Con la proclama y entrada en vigencia de la nueva Constitución, han cambiado las denominaciones de algunas de las instituciones del Estado.
Las secretarías de Estado orgánicas ahora son ministerios, las sindicaturas son alcaldías, en los distritos municipales hay directores y vocales, etc.. En la intención aparente de verse eficientes, desde que se proclamó la nueva Carta Magna hubo carteras que hasta llegaron a publicar avisos de prensa con el encabezado “Ministerio de Estado de…” y no faltaron los que al suscribir comunicaciones externas lo hicieron poniéndose el título de “Ministro de Estado sin Cartera”.
Con fecha del pasado día 6, aunque con una discreción que asombra, está circulando un decreto presidencial que norma, en cierta medida, esas titulaciones hasta tanto el Congreso Nacional conozca y apruebe una nueva ley orgánica de los ministerios.
Leyendo el decreto, que por cierto obvia a Salud Pública entre las carteras orgánicas que pasan a ministerio (lo que parece un desliz), encuentro que en los diferentes ministerios no son viceministros todos los que hasta ahora han sido subsecretarios sino únicamente los que son orgánicos con funciones definidas.
Los demás, dice el decreto, seguirán como subsecretarios de Estado.
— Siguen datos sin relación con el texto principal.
## config.mk

```make
export PLATFORM = sky130hd
export DESIGN_NAME = rv32_fetch_unit
export DESIGN_NICKNAME = d
export VERILOG_FILES = /design/src/rtl/rv32_pkg.sv /design/src/rtl/rv32_fetch_fifo.sv /design/src/rtl/rv32_fetch_unit.sv
export SDC_FILE = /design/constraint.sdc
export NUM_CORES = 1
export LEC_CHECK = 0
export CAP_MARGIN = 0
export CORE_MARGIN = 4
export CORE_UTILIZATION = 40
export CTS_CLUSTER_DIAMETER = 30
export DETAILED_ROUTE_END_ITERATION = 8
export GPL_TIMING_DRIVEN = 0
export PLACE_DENSITY_LB_ADDON = 0.2
export SLEW_MARGIN = 40
export SYNTH_ARGS = -nofsm -noshare
export SYNTH_HDL_FRONTEND = slang
export SYNTH_HIERARCHICAL = 1
export SYNTH_SLANG_ARGS = --single-unit
```

## constraint.sdc

```tcl
create_clock -name clk -period 8.1 [get_ports clk]
set_input_delay 2.025 -clock clk [delete_from_list [all_inputs] [get_ports clk]]
set_output_delay 2.025 -clock clk [all_outputs]
set_load 0.03 [all_outputs]
```

## src/rtl/rv32_pkg.sv

```systemverilog
// Shared RV32 front-end types: the canonical NOP and the IF/ID entry carrying
// an instruction word together with its PC.
package rv32_pkg;

  localparam logic [31:0] RV32_NOP = 32'h0000_0013;

  typedef struct packed {
    logic [31:0] pc;
    logic [31:0] code;
  } fetch_entry_t;

endpackage

```

## src/rtl/rv32_fetch_fifo.sv

```systemverilog
// Prefetch FIFO of {pc, code} entries with wrap-around pointers, flush and a
// head read straight from registered storage.
module rv32_fetch_fifo
  import rv32_pkg::*;
#(
  parameter  int unsigned DEPTH = 2,
  localparam int unsigned CNT_W = $clog2(DEPTH + 1)
) (
  input  logic             clk,
  input  logic             rst_n,
  input  logic             push,
  input  fetch_entry_t     push_entry,
  input  logic             pop,
  input  logic             flush,
  output logic [CNT_W-1:0] count,
  output logic             head_valid,
  output fetch_entry_t     head_entry
);

  localparam int unsigned PTR_W = (DEPTH > 1) ? $clog2(DEPTH) : 1;

  fetch_entry_t     mem_q [DEPTH];
  fetch_entry_t     mem_d [DEPTH];
  logic [PTR_W-1:0] wr_ptr_q, wr_ptr_d;
  logic [PTR_W-1:0] rd_ptr_q, rd_ptr_d;
  logic [CNT_W-1:0] count_q, count_d;

  function automatic logic [PTR_W-1:0] ptr_inc(input logic [PTR_W-1:0] p);
    return (p == PTR_W'(DEPTH - 1)) ? '0 : p + 1'b1;
  endfunction

  always_comb begin
    mem_d    = mem_q;
    wr_ptr_d = wr_ptr_q;
    rd_ptr_d = rd_ptr_q;
    count_d  = count_q;
    if (flush) begin
      wr_ptr_d = '0;
      rd_ptr_d = '0;
      count_d  = '0;
    end else begin
      if (push) begin
        mem_d[wr_ptr_q] = push_entry;
        wr_ptr_d        = ptr_inc(wr_ptr_q);
      end
      if (pop) begin
        rd_ptr_d = ptr_inc(rd_ptr_q);
      end
      count_d = count_q + CNT_W'(push) - CNT_W'(pop);
    end
  end

  always_ff @(posedge clk or negedge rst_n) begin
    if (!rst_n) begin
      wr_ptr_q <= '0;
      rd_ptr_q <= '0;
      count_q  <= '0;
    end else begin
      wr_ptr_q <= wr_ptr_d;
      rd_ptr_q <= rd_ptr_d;
      count_q  <= count_d;
    end
  end

  // Payload needs no reset: it is only visible while count_q is non-zero.
  always_ff @(posedge clk) begin
    mem_q <= mem_d;
  end

  assign count      = count_q;
  assign head_valid = (count_q != '0);
  assign head_entry = head_valid ? mem_q[rd_ptr_q]
                                 : '{pc: 32'h0000_0000, code: RV32_NOP};

  a_no_overflow: assert property (@(posedge clk) disable iff (!rst_n)
    !(push && !pop && !flush && (count_q == CNT_W'(DEPTH))));

  a_no_underflow: assert property (@(posedge clk) disable iff (!rst_n)
    !(pop && !flush && (count_q == '0)));

endmodule

```

## src/rtl/rv32_fetch_unit.sv

```systemverilog
// RV32 instruction-fetch front end: owns the PC, issues in-order credit-limited
// requests, buffers returned words and drops responses made stale by a redirect.
module rv32_fetch_unit
  import rv32_pkg::*;
#(
  parameter logic [31:0] RESET_PC = 32'h0000_0000,
  parameter int unsigned DEPTH    = 2
) (
  input  logic        clk,
  input  logic        rst_n,
  input  logic        stall,
  input  logic        redirect_valid,
  input  logic [31:0] redirect_pc,
  output logic        imem_req_valid,
  input  logic        imem_req_ready,
  output logic [31:0] imem_addr,
  input  logic        imem_rsp_valid,
  input  logic [31:0] imem_rsp_data,
  output logic        fetch_valid,
  output logic [31:0] fetch_code,
  output logic [31:0] fetch_pc
);

  localparam int unsigned CNT_W = $clog2(DEPTH + 1);
  localparam int unsigned SUM_W = CNT_W + 1;

  logic [31:0]      pc_q, pc_d;
  logic [31:0]      rsp_pc_q, rsp_pc_d;
  logic [CNT_W-1:0] out_cnt_q, out_cnt_d;
  logic [CNT_W-1:0] drop_cnt_q, drop_cnt_d;

  logic [CNT_W-1:0] fifo_count;
  logic             head_valid;
  fetch_entry_t     head_entry;
  fetch_entry_t     push_entry;
  logic             pop, push, req_fire, rsp_drop;
  logic [SUM_W-1:0] in_flight;

  assign pop = head_valid && !stall && !redirect_valid;

  // An entry leaving this cycle frees its slot for a request issued in the
  // same cycle; this is what sustains one instruction per cycle at DEPTH 2.
  assign in_flight = {1'b0, fifo_count} + {1'b0, out_cnt_q} - SUM_W'(pop);

  assign imem_req_valid = rst_n && !redirect_valid && (in_flight < SUM_W'(DEPTH));
  assign imem_addr      = pc_q;
  assign req_fire       = imem_req_valid && imem_req_ready;

  assign rsp_drop   = imem_rsp_valid && (drop_cnt_q != '0);
  assign push       = imem_rsp_valid && (drop_cnt_q == '0) && !redirect_valid;
  assign push_entry = '{pc: rsp_pc_q, code: imem_rsp_data};

  // Live responses return in request order starting at the last fetch target,
  // so their PC is a running counter rather than a second FIFO.
  always_comb begin
    pc_d       = pc_q;
    rsp_pc_d   = rsp_pc_q;
    out_cnt_d  = out_cnt_q;
    drop_cnt_d = drop_cnt_q;
    if (redirect_valid) begin
      pc_d       = {redirect_pc[31:2], 2'b00};
      rsp_pc_d   = {redirect_pc[31:2], 2'b00};
      out_cnt_d  = '0;
      drop_cnt_d = drop_cnt_q + out_cnt_q - CNT_W'(imem_rsp_valid);
    end else begin
      if (req_fire) begin
        pc_d = pc_q + 32'd4;
      end
      if (rsp_drop) begin
        drop_cnt_d = drop_cnt_q - 1'b1;
      end
      if (push) begin
        rsp_pc_d = rsp_pc_q + 32'd4;
      end
      out_cnt_d = out_cnt_q + CNT_W'(req_fire) - CNT_W'(push);
    end
  end

  always_ff @(posedge clk or negedge rst_n) begin
    if (!rst_n) begin
      pc_q       <= RESET_PC;
      rsp_pc_q   <= RESET_PC;
      out_cnt_q  <= '0;
      drop_cnt_q <= '0;
    end else begin
      pc_q       <= pc_d;
      rsp_pc_q   <= rsp_pc_d;
      out_cnt_q  <= out_cnt_d;
      drop_cnt_q <= drop_cnt_d;
    end
  end

  rv32_fetch_fifo #(
    .DEPTH (DEPTH)
  ) u_fifo (
    .clk        (clk),
    .rst_n      (rst_n),
    .push       (push),
    .push_entry (push_entry),
    .pop        (pop),
    .flush      (redirect_valid),
    .count      (fifo_count),
    .head_valid (head_valid),
    .head_entry (head_entry)
  );

  assign fetch_valid = head_valid;
  assign fetch_code  = head_entry.code;
  assign fetch_pc    = head_entry.pc;

  a_rsp_expected: assert property (@(posedge clk) disable iff (!rst_n)
    !(imem_rsp_valid && (out_cnt_q == '0) && (drop_cnt_q == '0)));

endmodule

```
===== src/rtl/multiplexer_rr.sv =====
// multiplexer_rr: four-channel round-robin merge into one registered, source-tagged output word
module multiplexer_rr #(
  parameter int WIDTH = 8
) (
  input  logic             clk,
  input  logic             reset,
  input  logic [WIDTH-1:0] dataA,
  input  logic [WIDTH-1:0] dataB,
  input  logic [WIDTH-1:0] dataC,
  input  logic [WIDTH-1:0] dataD,
  input  logic             validA,
  input  logic             validB,
  input  logic             validC,
  input  logic             validD,
  output logic             readyA,
  output logic             readyB,
  output logic             readyC,
  output logic             readyD,
  output logic [WIDTH-1:0] out_data,
  output logic [1:0]       out_sel,
  output logic             out_valid,
  input  logic             out_ready
);
  localparam logic [0:0] IDLE = 1'b0, HOLD = 1'b1;
  logic [0:0]       state_q, state_d;
  logic [1:0]       ptr_q, ptr_d, sel_q, sel_d, gnt;
  logic [WIDTH-1:0] data_q, data_d;
  logic [WIDTH-1:0] data_w [4];
  logic [3:0]       valid, ready;
  logic             any, take;
  assign valid  = {validD, validC, validB, validA};
  assign data_w = '{dataA, dataB, dataC, dataD};
  // scan from lowest priority to highest so the first requester after ptr wins
  always_comb begin
    gnt = ptr_q;
    any = 1'b0;
    for (int i = 3; i >= 0; i--)
      if (valid[ptr_q + 2'(i)]) begin
        gnt = ptr_q + 2'(i);
        any = 1'b1;
      end
  end
  assign take  = state_q == IDLE && any;
  assign ready = take ? 4'b0001 << gnt : 4'b0000;
  assign {readyD, readyC, readyB, readyA} = ready;
  always_comb begin
    state_d = take ? HOLD : (state_q == HOLD && out_ready) ? IDLE : state_q;
    ptr_d   = take ? gnt + 2'd1 : ptr_q;
    data_d  = take ? data_w[gnt] : data_q;
    sel_d   = take ? gnt : sel_q;
  end
  always_ff @(posedge clk or posedge reset) begin
    if (reset) begin
      state_q <= IDLE;
      ptr_q   <= 2'd0;
      data_q  <= '0;
      sel_q   <= 2'd0;
    end else begin
      state_q <= state_d;
      ptr_q   <= ptr_d;
      data_q  <= data_d;
      sel_q   <= sel_d;
    end
  end
  assign out_valid = state_q == HOLD;
  assign out_data  = data_q;
  assign out_sel   = sel_q;
endmodule
[src/rtl/fetch_hazard_ctrl_load_use_detect.sv]
// -----------------------------------------------------------------------------
// load_use_detect
//   Purely combinational load-use hazard comparator. Flags the case where the
//   load in ID/EX writes a register that the instruction in IF/ID reads, so
//   the consumer must wait one cycle for the loaded value.
//
// Ports:
//   id_ex_memread  in  1  instruction in ID/EX is a load
//   id_ex_rt       in  5  load destination register
//   if_id_rs       in  5  source register 1 of the instruction in IF/ID
//   if_id_rt       in  5  source register 2 of the instruction in IF/ID
//   hazard         out 1  load-use hazard present
// -----------------------------------------------------------------------------
module load_use_detect
  import fetch_hazard_ctrl_pkg::*;
(
  input  logic       id_ex_memread,
  input  logic [4:0] id_ex_rt,
  input  logic [4:0] if_id_rs,
  input  logic [4:0] if_id_rt,
  output logic       hazard
);

  logic dest_valid;
  logic src_match;

  // A load targeting r0 produces nothing a consumer could depend on.
  assign dest_valid = id_ex_memread && (id_ex_rt != ZERO_REG);
  assign src_match  = (id_ex_rt == if_id_rs) || (id_ex_rt == if_id_rt);
  assign hazard     = dest_valid && src_match;

endmodule : load_use_detect
$ cat config.mk
export PLATFORM = sky130hd
export DESIGN_NAME = player_motion
export DESIGN_NICKNAME = d
export VERILOG_FILES = /design/src/rtl/player_pkg.sv /design/src/rtl/player_motion_sincos.sv /design/src/rtl/player_motion.sv
export SDC_FILE = /design/constraint.sdc
export NUM_CORES = 1
export LEC_CHECK = 0
export CAP_MARGIN = 20
export CORE_AREA = 2 2 169 171
export DETAILED_ROUTE_END_ITERATION = 8
export DIE_AREA = 0 0 171 173
export PLACE_DENSITY = 0.78
export REMOVE_ABC_BUFFERS = 1
export SYNTH_ARGS = -nofsm -noshare
export SYNTH_HDL_FRONTEND = slang
export SYNTH_SLANG_ARGS = --single-unit
$ cat constraint.sdc
create_clock -name clk -period 37 [get_ports clk]
set_input_delay 7.4 -clock clk [delete_from_list [all_inputs] [get_ports clk]]
set_output_delay 7.4 -clock clk [all_outputs]
set_load 0.02 [all_outputs]
==> config.mk <==
export PLATFORM = sky130hd
export DESIGN_NAME = gray_monitor
export DESIGN_NICKNAME = d
export VERILOG_FILES = /design/src/rtl/gray_mon_pkg.sv /design/src/rtl/gray2bin.sv /design/src/rtl/gray_monitor.sv
export SDC_FILE = /design/constraint.sdc
export NUM_CORES = 1
export LEC_CHECK = 0
export CAP_MARGIN = 20
export CORE_MARGIN = 1.5
export CORE_UTILIZATION = 40
export DETAILED_ROUTE_END_ITERATION = 8
export GPL_TIMING_DRIVEN = 0
export PLACE_DENSITY = 0.7
export SLEW_MARGIN = 20
export SYNTH_ARGS = -nofsm -noshare
export SYNTH_HDL_FRONTEND = slang
export SYNTH_SLANG_ARGS = --single-unit
==> constraint.sdc <==
create_clock -name clk -period 2.2 [get_ports clk]
set_clock_uncertainty 0.05 [all_clocks]
set_input_delay 0.44 -clock clk [delete_from_list [all_inputs] [get_ports clk]]
set_output_delay 0.44 -clock clk [all_outputs]
set_load 0.005 [all_outputs]
`src/rtl/rv_fetch_pkg.sv`:
```
// rv_fetch_pkg: shared widths, state encoding and FIFO entry type for the fetch path
package rv_fetch_pkg;
    localparam int INST_W = 32;
    localparam logic [INST_W-1:0] NOP_INST = 32'h0000_0013;
    typedef enum logic [1:0] {FETCH, DRAIN, HALT} fetch_state_e;
    typedef struct packed {
        logic [INST_W-1:0] pc;
        logic [INST_W-1:0] data;
    } fetch_entry_t;
endpackage

```
`src/rtl/fetch_fifo.sv`:
```
// fetch_fifo: synchronous prefetch FIFO of {pc, data} entries with flush, no bypass
// Ports: clk, rst_n (async active-low); flush clears all entries and wins over push/pop;
//        push/pushEntry write at tail; pop advances head; head is the oldest entry;
//        count is the current fill level (0..DEPTH).
module fetch_fifo
    import rv_fetch_pkg::*;
#(
    parameter int DEPTH = 4
) (
    input  logic                         clk,
    input  logic                         rst_n,
    input  logic                         flush,
    input  logic                         push,
    input  fetch_entry_t                 pushEntry,
    input  logic                         pop,
    output fetch_entry_t                 head,
    output logic [$clog2(DEPTH+1)-1:0]   count
);
    localparam int AW = $clog2(DEPTH);
    localparam int CW = $clog2(DEPTH + 1);
    fetch_entry_t mem [DEPTH];
    logic [AW-1:0] rdPtr, wrPtr;
    // storage needs no reset: count gates every read of it
    always_ff @(posedge clk) begin
        if (push && !flush) mem[wrPtr] <= pushEntry;
    end
    always_ff @(posedge clk or negedge rst_n) begin
        if (!rst_n) begin
            rdPtr <= '0;
            wrPtr <= '0;
            count <= '0;
        end else if (flush) begin
            rdPtr <= '0;
            wrPtr <= '0;
            count <= '0;
        end else begin
            if (push) wrPtr <= wrPtr + AW'(1);
            if (pop) rdPtr <= rdPtr + AW'(1);
            count <= count + CW'(push) - CW'(pop);
        end
    end
    assign head = mem[rdPtr];
endmodule

```
`src/rtl/instr_fetch_unit.sv`:
```
// instr_fetch_unit: credit-limited instruction prefetcher with redirect flush and stale-response drop
// Ports: clk, rst_n (async active-low);
//        mem_req_valid/ready/addr: word-aligned read requests to instruction memory;
//        mem_resp_valid/data: in-order responses, always accepted;
//        inst_valid/ready/data/pc: FIFO head presented downstream;
//        redirect_valid/pc: one-cycle redirect pulse and new fetch address.
// Optional: FETCH_MISALIGN_CHECK_EN adds output fetch_misalign; a misaligned redirect
//           parks the unit in HALT until the next aligned redirect.
module instr_fetch_unit
    import rv_fetch_pkg::*;
#(
    parameter int          FIFO_DEPTH      = 4,
    parameter int          MAX_OUTSTANDING = 2,
    parameter logic [31:0] RESET_PC        = 32'h0000_0000
) (
    input  logic        clk,
    input  logic        rst_n,
    output logic        mem_req_valid,
    input  logic        mem_req_ready,
    output logic [31:0] mem_req_addr,
    input  logic        mem_resp_valid,
    input  logic [31:0] mem_resp_data,
    output logic        inst_valid,
    input  logic        inst_ready,
    output logic [31:0] inst_data,
    output logic [31:0] inst_pc,
    input  logic        redirect_valid,
    input  logic [31:0] redirect_pc
`ifdef FETCH_MISALIGN_CHECK_EN
    ,
    output logic        fetch_misalign
`endif
);
    localparam int CW = $clog2(FIFO_DEPTH + 1);
    localparam int OW = $clog2(MAX_OUTSTANDING + 1);
    fetch_state_e state, stateNext;
    logic [INST_W-1:0] fetchPc, respPc, alignedPc;
    logic [OW-1:0] outstanding, outNext, drop, dropNext;
    logic [CW-1:0] count, cntNext;
    logic reqFire, push, pop, misaligned, reqNext;
    fetch_entry_t head;

    fetch_fifo #(.DEPTH(FIFO_DEPTH)) fifo (
        .clk       (clk),
        .rst_n     (rst_n),
        .flush     (redirect_valid),
        .push      (push),
        .pushEntry ({respPc, mem_resp_data}),
        .pop       (pop),
        .head      (head),
        .count     (count)
    );

    // Next-state values feed the registered request valid, so it holds steady until accepted.
    always_comb begin
        reqFire = mem_req_valid && mem_req_ready;
        pop = inst_valid && inst_ready;
        push = mem_resp_valid && drop == '0 && !redirect_valid;
        alignedPc = redirect_pc & ~32'h3;
`ifdef FETCH_MISALIGN_CHECK_EN
        misaligned = redirect_pc[1:0] != 2'b00;
`else
        misaligned = 1'b0;
`endif
        outNext = outstanding + OW'(reqFire) - OW'(mem_resp_valid);
        // on redirect everything still in flight after this edge is stale
        dropNext = redirect_valid ? outNext : (mem_resp_valid && drop != '0) ? drop - OW'(1) : drop;
        stateNext = redirect_valid ? (misaligned ? HALT : (dropNext != '0 ? DRAIN : FETCH))
                  : (state == DRAIN && dropNext == '0) ? FETCH : state;
        cntNext = redirect_valid ? '0 : count + CW'(push) - CW'(pop);
        reqNext = stateNext == FETCH && int'(cntNext) + int'(outNext) < FIFO_DEPTH
                  && int'(outNext) < MAX_OUTSTANDING;
    end

    always_ff @(posedge clk or negedge rst_n) begin
        if (!rst_n) begin
            state <= FETCH;
            fetchPc <= RESET_PC;
            respPc <= RESET_PC;
            outstanding <= '0;
            drop <= '0;
            mem_req_valid <= 1'b0;
        end else begin
            state <= stateNext;
            outstanding <= outNext;
            drop <= dropNext;
            mem_req_valid <= reqNext;
            fetchPc <= redirect_valid ? alignedPc : reqFire ? fetchPc + 32'd4 : fetchPc;
            respPc <= redirect_valid ? alignedPc : push ? respPc + 32'd4 : respPc;
        end
    end

    assign mem_req_addr = fetchPc;
    assign inst_valid = count != '0;
    assign inst_data = inst_valid ? head.data : '0;
    assign inst_pc = inst_valid ? head.pc : '0;
`ifdef FETCH_MISALIGN_CHECK_EN
    assign fetch_misalign = state == HALT;
`endif
endmodule

```
`config.mk`:
```
export PLATFORM = sky130hd
export DESIGN_NAME = instr_fetch_unit
export DESIGN_NICKNAME = d
export VERILOG_FILES = /design/src/rtl/rv_fetch_pkg.sv /design/src/rtl/fetch_fifo.sv /design/src/rtl/instr_fetch_unit.sv
export SDC_FILE = /design/constraint.sdc
export NUM_CORES = 1
export LEC_CHECK = 0
export BUFFER_PORTS_ARGS = -buffer_cell sky130_fd_sc_hd__buf_2
export CORE_AREA = 2 2 188 190
export CTS_CLUSTER_DIAMETER = 30
export DETAILED_ROUTE_END_ITERATION = 8
export DIE_AREA = 0 0 190 192
export GPL_ROUTABILITY_DRIVEN = 0
export HOLD_SLACK_MARGIN = 0.06
export PLACE_DENSITY_LB_ADDON = 0.1
export SYNTH_ARGS = -nofsm -noshare
export SYNTH_HDL_FRONTEND = slang
export SYNTH_SLANG_ARGS = --single-unit
```
`constraint.sdc`:
```
create_clock -name clk -period 3.2 [get_ports clk]
set_input_delay 0.64 -clock clk [delete_from_list [all_inputs] [get_ports clk]]
set_output_delay 0.64 -clock clk [all_outputs]
set_load 0.03 [all_outputs]
```
==> results.toml <==
[critical_path]
worstSetupStartpointType = "flop"
cp_top_family = "flip-flops"
cp_max_fo = 35
end_kind = "primary output"
worstPathRequired_ps = 2560
cp.arrival_ps = 2410
path_buf_inv = 2
worstPathCellList = "buf_12, mux4_2, and2_1, buf_2"
cpPeakStageDelay_ps = 570
slowest_stage = "dfrtp_4"
critPathKind = "reg2out"

[clock_tree]
cts_buffer_depth = 3
numCtsBuffers = 76
htree_levels = 3
holdBufCountCts = 0
cts_tree = "built"
cts.sinks = 322
clk_root_buffer_cell = "clkbuf_16"
worstSkewPairLatency_ps = 570
cts.clk_slew.worst_paths_ps = 50

[synthesis]
syn_inst = 833
syn-cell-area_um2 = 13600
synth_edf_count = 248
yosys.area.top_type = "edfxtp_1"
yosysWarnings = 0
seq_area_frac_synth = 0.684
synth_seq_cells = 322
synth_area_leaders = "edfxtp_1, dfrtp_1, mux4_2"
synth_top_area_share = 0.548
ys.flop_type = "edfxtp_1"
synth-async-reset-ratio = 0.230
synth_cell_types = 46
syn_area_per_cell_um2 = 16.3

[final_layout]
final_common_cell = "edfxtp_1"
layout_common_cells = "edfxtp_1, buf_2, clkbuf_16"
final-instance-count-excl-fill = 1570
antenna_cells = 0
layout-drive-gt1-share = 0.375
final_nets = 1136
area_growth_pct = 30.0
final_util = 0.516

[status]
status = "finished clean"

[job]
drv_cap = 0

[placement]
placed_cells = 1426
port_buffers = 161
preCtsSetupSlack_ps = -57.3
post-dp-hpwl_mm = 17.8

[global_route]
grt_pass1_vias = 8594
overflow = 0
grt_usage = 0.173
antenna_found_initial = 0
grt_pass1_wl_mm = 48.2
grt_max_degree = 77

[route]
firstDrtPassIters = 4
vias = 8191
drt-initial-drc-count = 522
ant_nets = 0
wl_mm = 30.7
drc = 0
via_per_inst = 5.22
avgRoutedWirePerCell_um = 19.5

[die]
dieWidth_um = 190
dieArea_um2 = 36500
core_um2 = 34300
ioPinCount = 168
start_util = 0.397
chipHeight_um = 192
num_rows = 68

[timing]
min_period_over_period = 0.952
tns_ps = 0
tightest_slew_ps = 748
rsz0062_at_grt = "no"
setup_viol = 0
max-slew-margin-rel = 0.497
skew_ps = 17.5
fmax_ghz = 0.328
finalCriticalPeriod_ps = 3050
fin_ws_ps = 154
hold_viol_final = 0
slew_violations = 0

[hold_path]
hp-class = "in2async"

[power]
leakagePower_nw = 6.40
powerDensity_nw_per_um2 = 921
ir_drop_mv = 0.454
## routing by layer
| metal | GRT usage | wire, µm |
|---|---|---|
| met2 | 0.264 | 13800 |
| met4 | 0.0623 | 599 |
| met5 | 0 | 0 |
| met3 | 0.0453 | 2000 |
| met1 | 0.238 | 14200 |
## kinds of logic after synthesis
| family | after synthesis | synth area share |
|---|---|---|
| DFF | 322 | 0.684 |
| AOI/OAI and AO/OA | 79 | 0.0395 |
| other | 1 | 0.000276 |
| xor gates and xnor gates | 29 | 0.0187 |
| muxes | 83 | 0.120 |
| buffers and inverters | 62 | 0.0195 |
| and+or+nand+nor | 244 | 0.106 |
| adders and majority gates | 13 | 0.0125 |
## worst register-to-register path: cells and delay by family (launching register included)
| family | cells | cell delay [ps] |
|---|---|---|
| adder cells (fa/ha/maj) | 4 | 1230 |
| AND/OR/NAND/NOR | 3 | 600 |
| AO/OA/AOI/OAI | 3 | 580 |
| flip-flops | 1 | 380 |
| buffers and inverters | 2 | 100 |
## layout make-up
class,count,area [µm²]
fillers,2875,16600
flip-flops and latches,322,9300
multi-input cells,452,4080
clock buffers,85,2000
repair buffers,187,1100
clock inverters,55,574
well taps,455,569
inverters,14,52.6
## power by group
part / internal [mW] / leakage (nW) / switching (mW)
registers: 4.86 / 3.09 / 0.276
logic: 1.40 / 2.09 / 2.16
clock network: 5.16 / 1.23 / 2.42
total: 11.4 / 6.40 / 4.86
## synthesized netlist by cell type (8+ instances only)
master,number
edfxtp_1,248
dfrtp_1,74
and2_1,65
mux4_2,62
nor2_1,34
clkbuf_1,31
a31oi_1,23
or4_1,21
xnor2_1,21
nand2_1,20
mux2_2,19
nand3_1,17
o31ai_1,17
nand4_1,16
and4_1,14
inv_1,13
nor3_1,13
ha_1,12
a211oi_1,10
nor4_1,10
o21ai_0,10
a311oi_1,9
buf_2,8
nor2b_1,8
or3_1,8
xor2_1,8
## per-stage QoR
stage,power [mW],hold slack (ps),cell area [µm²]
after floorplan,7.63,344,13600
final,16.3,85.6,17700
after detailed placement,8.78,551,15100
after CTS,16.5,89.5,17700
after global placement,8.77,547,15100
after global routing,17.0,121,17700
## state kept, by name, indices dropped and copies added, names as in the netlist
signal / count
state: 2
mem_req_addr: 30
drop: 2
fifo.count: 3
mem_req_valid: 1
fifo.rdPtr: 2
fifo.mem: 248
fifo.wrPtr: 2
outstanding: 2
respPc: 30
## final timing paths
path / startpoint / to / slack (ps) / cells after the start
worst max-delay path: fifo.rdPtr[0] / inst_data[3] / 150 / 4
worst min-delay path: rst_n / mem_req_addr[21] / 90 / 1
worst max register to register: fifo.count[0] / mem_req_valid / 200 / 12
worst min register to register: drop[1] / drop[1] / 560 / 2
max in group asynchronous: rst_n / mem_req_addr[30] / 2520 / 2
min in group clk: mem_resp_data[31] / fifo.mem[2][31] / 300 / 1
## repair_timing
| action | 4_1_cts | 5_1_grt |
|---|---|---|
| resized for setup | 6 | 3 |
| hold endpoints to repair | 0 | 0 |
| setup endpoints to repair | 1 | 1 |
| setup buffers | 4 | 0 |
| pin swaps | 8 | 4 |
Power figures use the tool's default switching activity.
Con los secretarios de Estado sin Cartera se da el mismo caso, y el decreto indica que no cambia su denominación ni su remuneración, oígase bien, ni su remuneración.
Con los funcionarios que dirigen y/o administran ciertas entidades descentralizadas o del gobierno central y fueron designados “con rango de secretario de Estado” también ocurre que no son ministros; siguen con la misma denominación: “director de tal institución, con rango de secretario de Estado”.